What follows belongs to an exercise in optimizing a design on an open flow for small area, a short achievable clock period and few clock cycles per item; a production flow would make more cautious choices. In this exercise RTL edits were held to simulation tests only and were not proved equivalent to the original.

// des_enc
module des_enc (
    input         clk,
    input         rst,
    input         in_valid,
    output        in_ready,
    input  [63:0] in_block,
    input  [63:0] in_key,
    output        out_valid,
    output [63:0] out_block
);
==> flow/config.mk <==
export PLATFORM = sky130hd
export DESIGN_NAME = des_enc
export DESIGN_NICKNAME = des_enc
export VERILOG_FILES = /design/flow/design.v
export SDC_FILE = /design/flow/constraint.sdc
export NUM_CORES = 8
export LEC_CHECK = 0
export CAP_MARGIN = 20
export CORE_MARGIN = 2
export CORE_UTILIZATION = 40
export CTS_CLUSTER_DIAMETER = 100
export CTS_CLUSTER_SIZE = 30
export SLEW_MARGIN = 20
==> flow/constraint.sdc <==
create_clock -name core_clock -period 50.0 [get_ports {clk}]
set_input_delay 10.0000 -clock core_clock [delete_from_list [all_inputs] [get_ports {clk}]]
set_output_delay 10.0000 -clock core_clock [all_outputs]
set_load 0.01 [all_outputs]
standard.sh (not shown) runs the stock make flow with config.mk's settings and CLKGATE_MAP_FILE= SYNTH_SCRIPT=/design/flow/synth_recipe.tcl, a recipe that flattens the netlist after the stock synthesis.
==> flow/flow/run.sh <==
#!/bin/bash
# Own flow: the standard layout (standard.sh), with the S-box modules replaced by
# pre-mapped gate-level netlists during synthesis (see swap.tcl).
set -euo pipefail
W=$(pwd)
export SYNTH_CANONICALIZE_TCL=$W/flow/swap.tcl
BUFFER_PORTS_ARGS="-buffer_cell sky130_fd_sc_hd__buf_1" bash standard.sh SETUP_SLACK_MARGIN=38.5 finish > $W/standard.log 2>&1 || { tail -50 $W/standard.log; exit 1; }
for f in $W/orfs/logs/*/*/*/*.log; do cp "$f" $W/ 2>/dev/null || true; done
tail -5 $W/standard.log
Other scripts of this flow, unchanged in this note and not shown: flow/flow/sbk_gates.v, flow/flow/swap.tcl
The starting point completed without violations.
Testbench counts at the start, summed over its fixed seeds: cycles 2,088, items 2,048.
Rerun with:
--- a/flow/flow/run.sh
+++ b/flow/flow/run.sh
@@ -7 +7 @@
-BUFFER_PORTS_ARGS="-buffer_cell sky130_fd_sc_hd__buf_1" bash standard.sh SETUP_SLACK_MARGIN=38.5 finish > $W/standard.log 2>&1 || { tail -50 $W/standard.log; exit 1; }
+BUFFER_PORTS_ARGS="-buffer_cell sky130_fd_sc_hd__buf_1" bash standard.sh SETUP_SLACK_MARGIN=37.5 finish > $W/standard.log 2>&1 || { tail -50 $W/standard.log; exit 1; }
Result: The new run went through all stages and came out clean. Utilization came out lower by 0.94 points. Worst hold slack barely changes. Clock skew barely changes. Global-route usage hardly moves. Final area goes down by 2.1%. Die area stays the same. Via count is about the same.
Rerun with:
--- a/flow/flow/run.sh
+++ b/flow/flow/run.sh
@@ -7 +7 @@
-BUFFER_PORTS_ARGS="-buffer_cell sky130_fd_sc_hd__buf_1" bash standard.sh SETUP_SLACK_MARGIN=37.5 finish > $W/standard.log 2>&1 || { tail -50 $W/standard.log; exit 1; }
+BUFFER_PORTS_ARGS="-buffer_cell sky130_fd_sc_hd__buf_1" bash standard.sh SETUP_SLACK_MARGIN=38.3 finish > $W/standard.log 2>&1 || { tail -50 $W/standard.log; exit 1; }
=>
- The changed run completed without violations
- routed wire length is about the same
- die area stays the same
- register-to-register slack improved by 0.71 ns
- setup slack improved by 0.71 ns
- non-clock buffer count does not change
- cell area rises slightly
- clock-buffer cell count is unchanged
- utilization rises by 0.66 points


des_enc again, from the RTL that the note above started with.
Settings: LEC_CHECK=0, CAP_MARGIN=20, CORE_MARGIN=2, CORE_UTILIZATION=40, CTS_CLUSTER_DIAMETER=100, CTS_CLUSTER_SIZE=30, PLACE_DENSITY=0.85, SLEW_MARGIN=20; clock period 50.0 ns.
==> flow/flow/run.sh <==
#!/bin/bash
# Own flow: the standard layout (standard.sh), with the S-box modules replaced by
# pre-mapped gate-level netlists during synthesis (see swap.tcl).
set -euo pipefail
W=$(pwd)
export SYNTH_CANONICALIZE_TCL=$W/flow/swap.tcl
BUFFER_PORTS_ARGS="-buffer_cell sky130_fd_sc_hd__buf_1" bash standard.sh SETUP_SLACK_MARGIN=38.75 finish > $W/standard.log 2>&1 || { tail -50 $W/standard.log; exit 1; }
for f in $W/orfs/logs/*/*/*/*.log; do cp "$f" $W/ 2>/dev/null || true; done
tail -5 $W/standard.log
Other scripts of this flow, unchanged in this note and not shown: flow/flow/sbk_gates.v, flow/flow/swap.tcl
Testbench counts at the start, summed over its fixed seeds: cycles 2,088, items 2,048.
Edit:
- PLACE_DENSITY: 0.85 -> 0.75
After rerunning:
- hold slack loses 0.015 ns
- die area does not change
- wire length goes up by about 1.8%
- core utilization barely changes
- register-to-register slack gains 0.03 ns


before:
Starting RTL as in the previous note.
==> flow/config.mk <==
export PLATFORM = sky130hd
export DESIGN_NAME = des_enc
export DESIGN_NICKNAME = des_enc
export VERILOG_FILES = /design/flow/design.v
export SDC_FILE = /design/flow/constraint.sdc
export NUM_CORES = 8
export LEC_CHECK = 0
export CAP_MARGIN = 20
export CORE_MARGIN = 2
export CORE_UTILIZATION = 40
export SLEW_MARGIN = 20
==> flow/constraint.sdc <==
create_clock -name core_clock -period 50.0 [get_ports {clk}]
set_input_delay 10.0000 -clock core_clock [delete_from_list [all_inputs] [get_ports {clk}]]
set_output_delay 10.0000 -clock core_clock [all_outputs]
set_load 0.01 [all_outputs]
==> flow/flow/run.sh <==
#!/bin/bash
# Own flow: the standard layout (standard.sh), with the S-box modules replaced by
# pre-mapped gate-level netlists during synthesis (see swap.tcl).
set -euo pipefail
W=$(pwd)
export SYNTH_CANONICALIZE_TCL=$W/flow/swap.tcl
BUFFER_PORTS_ARGS="-buffer_cell sky130_fd_sc_hd__buf_1" bash standard.sh SETUP_SLACK_MARGIN=39 finish > $W/standard.log 2>&1 || { tail -50 $W/standard.log; exit 1; }
for f in $W/orfs/logs/*/*/*/*.log; do cp "$f" $W/ 2>/dev/null || true; done
tail -5 $W/standard.log
Other scripts of this flow, unchanged in this note and not shown: flow/flow/sbk_gates.v, flow/flow/swap.tcl
The flow did not stop early for before: all stages ran, and the layout cleared the timing, design-rule and antenna checks.
Testbench counts of before, summed over its fixed seeds: cycles 2,088, items 2,048.
For after, these inputs were changed with respect to before:
Settings: setting CTS_CLUSTER_DIAMETER to 100 for the first time; setting CTS_CLUSTER_SIZE to 30 for the first time.
==> flow/flow/run.sh <==
#!/bin/bash
# Own flow: the standard layout (standard.sh), with the S-box modules replaced by
# pre-mapped gate-level netlists during synthesis (see swap.tcl).
set -euo pipefail
W=$(pwd)
export SYNTH_CANONICALIZE_TCL=$W/flow/swap.tcl
BUFFER_PORTS_ARGS="-buffer_cell sky130_fd_sc_hd__buf_1" bash standard.sh SETUP_SLACK_MARGIN=38.75 finish > $W/standard.log 2>&1 || { tail -50 $W/standard.log; exit 1; }
for f in $W/orfs/logs/*/*/*/*.log; do cp "$f" $W/ 2>/dev/null || true; done
tail -5 $W/standard.log
[summary]
- [compare] base=before new=after: met1 routed wirelength after detailed routing flat.
- Cmp after and before / maximum level of the CTS H-tree / higher: before
- Reported for after and before, count of inverters not on the clock network in the layout turned out identical to the last digit.
- after vs. before: global-route wire length before repair fell by 2400 um, worst-case register-to-register setup slack lower, fraction of standard cell area that is sequential went up 0.47 points, count of buffers not belonging to the clock network in the layout went down.
- | arrival time at the worst endpoint | before vs after | ≈ equal |
- Diff before -> after | number of antenna violations at the first check in global routing | increase of 2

# [WHAT YOU SHOULD DO]
All lines in the records with the string "were" should be copied out.

# [ANSWER SECTION]
What follows belongs to an exercise in optimizing a design on an open flow for small area, a short achievable clock period and few clock cycles per item; a production flow would make more cautious choices. In this exercise RTL edits were held to simulation tests only and were not proved equivalent to the original.
For after, these inputs were changed with respect to before:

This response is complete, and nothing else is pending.